1. I will extend peace to her like a river (That the hearer receive God’s peace and become an agent of that peace to others.) 

Remember that old Sunday school song about having “peace like a river” which we used to sing? You might want to bring that up. 

Isaiah’s people did not feel terribly peaceful when he wrote this and my guess is you don’t either. Politics, world events, personal events, the economy, etc., can all combine give us anxiety, not peace. The 24 hr. news cycle only reinforces this since the folks who sell advertising on the networks know that drama, tension, and conflict are like a drug to our subconscious minds. We really struggle not to watch. So they ramp up the tension to sell soap. But our lives are therefore filled with tension. 

God offers us something else, something which the cynical world cannot imagine and which we would reject. God offers us peace. In Hebrew it is Shalom which is much more than the English word. It is wholeness of body, life, relationships, and much more. It encompasses health and contentment and success. It is the opposite of the anxiety which grips you when you hear about impending layoffs at work. The hard thing is, however, that most of the time we have the job and things are going along OK with that, we don’t label the opposite feeling as peace or contentment or even joy. We just say that is normal. And it is until something changes and the company needs to find “efficiencies.” 

God offers us far better. He offers the real peace that comes from him. If you know someone like this, you will want to use this as a sermon illustration. Have you ever known that unflappable Christian? That person who can go through so much trial and tribulation but never lose their smile? I remember a woman in my first parish whose cancer diagnosis never really took that smile from her face. She would grimace in pain sometimes, but the smile always came back. She had this peace. 

The Shalom I speak of flows from God. He must give this. There is no therapy, no mindfulness, and no habit which gives it to you. That said, God uses habits like worship and the faithful reading of Scripture to work it. It starts with the gracious relationship which he established in Christ, the faith which Paul struggled so ferociously for in Galatia. God loves you for no other reason than he does. Hence nothing you can do, say, or experience can ever change his love for you. It is the way God is. He is love. 

That frees you from so much anxiety, stress, and burden. You just don’t have to worry about that anymore. It is not a license to do worse but an empowerment to do more for this God who loves you. My father would have visited me in prison. His love for me was potent and strong. But that did not encourage me to hold up the corner liquor store to test it. His love for me inspired me to do more and better. 16 

But this Shalom from God is not an individual thing, a “me” thing. It is a gift given to me for others as well. For once God has loved me this way, it changes the way I see and interact with them. If I am loved this way, it opens a channel of that same love through me to the other person. I no longer have to judge them.

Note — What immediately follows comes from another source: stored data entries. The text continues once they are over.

Source: an optimization exercise on an open RTL-to-GDS flow (aim: small area, a short achievable clock period and few clock cycles per item). Production flows keep margins and buffers that such runs may drop.
Function was checked by simulation only, so behaviour that the tests miss may differ from the original.

==> flow/design.v <==
module ysyx_041461_DIV(
    input  wire   [0:0]  clk          ,
    input  wire   [0:0]  rst          ,
    input  wire   [0:0]  DIV_valid_in ,
    input  wire   [0:0]  DIV_signed   ,
    input  wire   [0:0]  DIV_divw     ,
    input  wire   [63:0] DIV_dividend ,
    input  wire   [63:0] DIV_divisor  ,
    output reg    [0:0]  DIV_valid_out,
    output wire   [63:0] DIV_quotient ,
    output wire   [63:0] DIV_remainder
);
localparam S_IDLE  = 3'd0;
localparam S_ABS   = 3'd1;
localparam S_LZ    = 3'd2;
localparam S_ALIGN = 3'd3;
localparam S_ITER  = 3'd4;
localparam S_CORR  = 3'd5;
localparam S_FIX   = 3'd6;
localparam S_DONE  = 3'd7;
reg  [2:0]  state;
reg  [64:0] R;       
reg  [63:0] D;       
reg  [63:0] Q;       
reg  [5:0]  cnt;     
reg         rneg;    
reg         dneg;    
reg         w32;     
assign DIV_quotient  = Q;
assign DIV_remainder = R[63:0];
wire        a_sb  = DIV_divw ? DIV_dividend[31] : DIV_dividend[63];
wire        b_sb  = DIV_divw ? DIV_divisor[31]  : DIV_divisor[63];
wire        a_neg = DIV_signed & a_sb;
wire        b_neg = DIV_signed & b_sb;
wire [63:0] a_ext = {DIV_dividend[63:32] & {32{~DIV_divw}}, DIV_dividend[31:0]};
wire [63:0] b_ext = {DIV_divisor[63:32]  & {32{~DIV_divw}}, DIV_divisor[31:0]};
function [2:0] lz4(input [3:0] x);
    lz4 = x[3] ? 3'd0 : x[2] ? 3'd1 : x[1] ? 3'd2 : x[0] ? 3'd3 : 3'd4;
endfunction
function [4:0] lz16(input [15:0] x);
    reg [2:0] a, b, c, d;
    begin
        a = lz4(x[15:12]); b = lz4(x[11:8]); c = lz4(x[7:4]); d = lz4(x[3:0]);
        lz16 = !a[2] ? {3'd0, a[1:0]} : !b[2] ? {3'd1, b[1:0]} :
               !c[2] ? {3'd2, c[1:0]} : !d[2] ? {3'd3, d[1:0]} : 5'd16;
    end
endfunction
function [6:0] lz64(input [63:0] x);
    reg [4:0] a, b, c, d;
    begin
        a = lz16(x[63:48]); b = lz16(x[47:32]); c = lz16(x[31:16]); d = lz16(x[15:0]);
        lz64 = !a[4] ? {3'd0, a[3:0]} : !b[4] ? {3'd1, b[3:0]} :
               !c[4] ? {3'd2, c[3:0]} : !d[4] ? {3'd3, d[3:0]} : 7'd64;
    end
endfunction
function [64:0] add65(input [64:0] a, input [64:0] b, input cin);
    reg [64:0] g, p, G, P;
    integer i, l, j;
    begin
        g = a & b;
        p = a ^ b;
        G = g;
        P = p;
        G[0] = g[0] | (p[0] & cin);
        for (l = 0; l < 7; l = l + 1)
            for (i = 0; i < 65; i = i + 1)
                if ((i >> l) & 1) begin
                    j = ((i >> l) << l) - 1;
                    G[i] = G[i] | (P[i] & G[j]);
                    P[i] = P[i] & P[j];
                end
        add65 = p ^ {G[63:0], cin};
    end
endfunction
wire       need_fix = rneg | dneg;
wire [6:0] lz_r = lz64(R[63:0]);
wire [6:0] lz_d = lz64(D);
wire [5:0] sdiff = lz_d[5:0] - lz_r[5:0];
wire       d_zero = lz_d[6];
wire       s_zero = lz_d == lz_r;
wire       do_lz = (state == S_LZ) | ((state == S_ABS) & ~need_fix);
wire        sub = ~R[64];
wire [64:0] sum = add65(R, {1'b0, D} ^ {65{sub}}, sub);
wire        no_iter = d_zero | sum[64];         
wire [5:0]  step = (cnt[5:4] != 2'd0) ? 6'd16 : (cnt[3:2] != 2'd0) ? 6'd4 : 6'd1;
wire        al_last = cnt == step;
wire [5:0]  shifted = Q[5:0] + step;
always @(posedge clk or posedge rst) begin
    if (rst) begin
        state         <= S_IDLE;
        DIV_valid_out <= 1'b0;
    end
    else begin
        DIV_valid_out <= 1'b0;
        case (state)
            S_IDLE:  if (DIV_valid_in) state <= S_ABS;
            S_ABS,
            S_LZ:    if (state == S_ABS && need_fix) state <= S_LZ;
                     else if (no_iter) begin
                         state <= need_fix ? S_FIX : S_DONE;
                         DIV_valid_out <= ~need_fix;
                     end
                     else state <= s_zero ? S_ITER : S_ALIGN;
            S_ALIGN: if (al_last) state <= S_ITER;
            S_ITER:  if (cnt == 6'd0) begin
                         if (sum[64]) state <= S_CORR;
                         else begin
                             state <= need_fix ? S_FIX : S_DONE;
                             DIV_valid_out <= ~need_fix;
                         end
                     end
            S_CORR:  begin
                         state <= need_fix ? S_FIX : S_DONE;
                         DIV_valid_out <= ~need_fix;
                     end
            S_FIX:   begin state <= S_DONE; DIV_valid_out <= 1'b1; end
            default: state <= S_IDLE;
        endcase
    end
end
always @(posedge clk) begin
    case (state)
        S_IDLE: begin
            R    <= {1'b0, a_ext};
            D    <= b_ext;
            rneg <= a_neg;
            dneg <= b_neg;
            w32  <= DIV_divw;
        end
        S_ABS,
        S_LZ: begin
            if (do_lz) begin
                Q   <= {64{d_zero}};
                cnt <= sdiff;
            end
            else begin
                if (rneg) R <= {1'b0, -{R[63:32] | {32{w32}}, R[31:0]}};
                if (dneg) D <= -{D[63:32] | {32{w32}}, D[31:0]};
            end
        end
        S_ALIGN: begin
            D  <= (step == 6'd16) ? {D[47:0], 16'b0} :
                  (step == 6'd4)  ? {D[59:0], 4'b0}  : {D[62:0], 1'b0};
            Q[5:0] <= al_last ? 6'd0 : shifted;
            cnt    <= al_last ? shifted : cnt - step;
        end
        S_ITER: begin
            R   <= sum;
            Q   <= {Q[62:0], ~sum[64]};
            if (cnt != 6'd0) D <= {1'b0, D[63:1]};
            cnt <= cnt - 6'd1;
        end
        S_CORR: begin
            R   <= sum;
        end
        S_FIX: begin
            if (rneg)        R <= {1'b0, -R[63:0]};
            if (rneg ^ dneg) Q <= -Q;
        end
        default: ;
    endcase
end
endmodule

The scales don’t have to be even and scores don’t have to be settled. If that is to happen, God will take care of that. I am free to healthily and joyfully love that other person. I will always bear witness to the truth. Their deeds may have hurt me; that is a truth. Their actions or words may in fact be hurting themselves; that is another truth. But in either event my words won’t be words of vengeance or spite. They will be words and works of love. Chief among them the forgiveness of which Paul speaks in the Epistle reading today. 

Jesus sent those 72 out with considerable authority. You have been sent with no less. You are empowered to forgive sins. God has promised that when you do that, he has your back. Those sins are forgiven, wiped out, in heaven too. In fact, your forgiveness is really heaven’s forgiveness all along. It is the very same forgiveness that was given to you. This is part of the reason you have it. It is an endless supply. It won’t run out. 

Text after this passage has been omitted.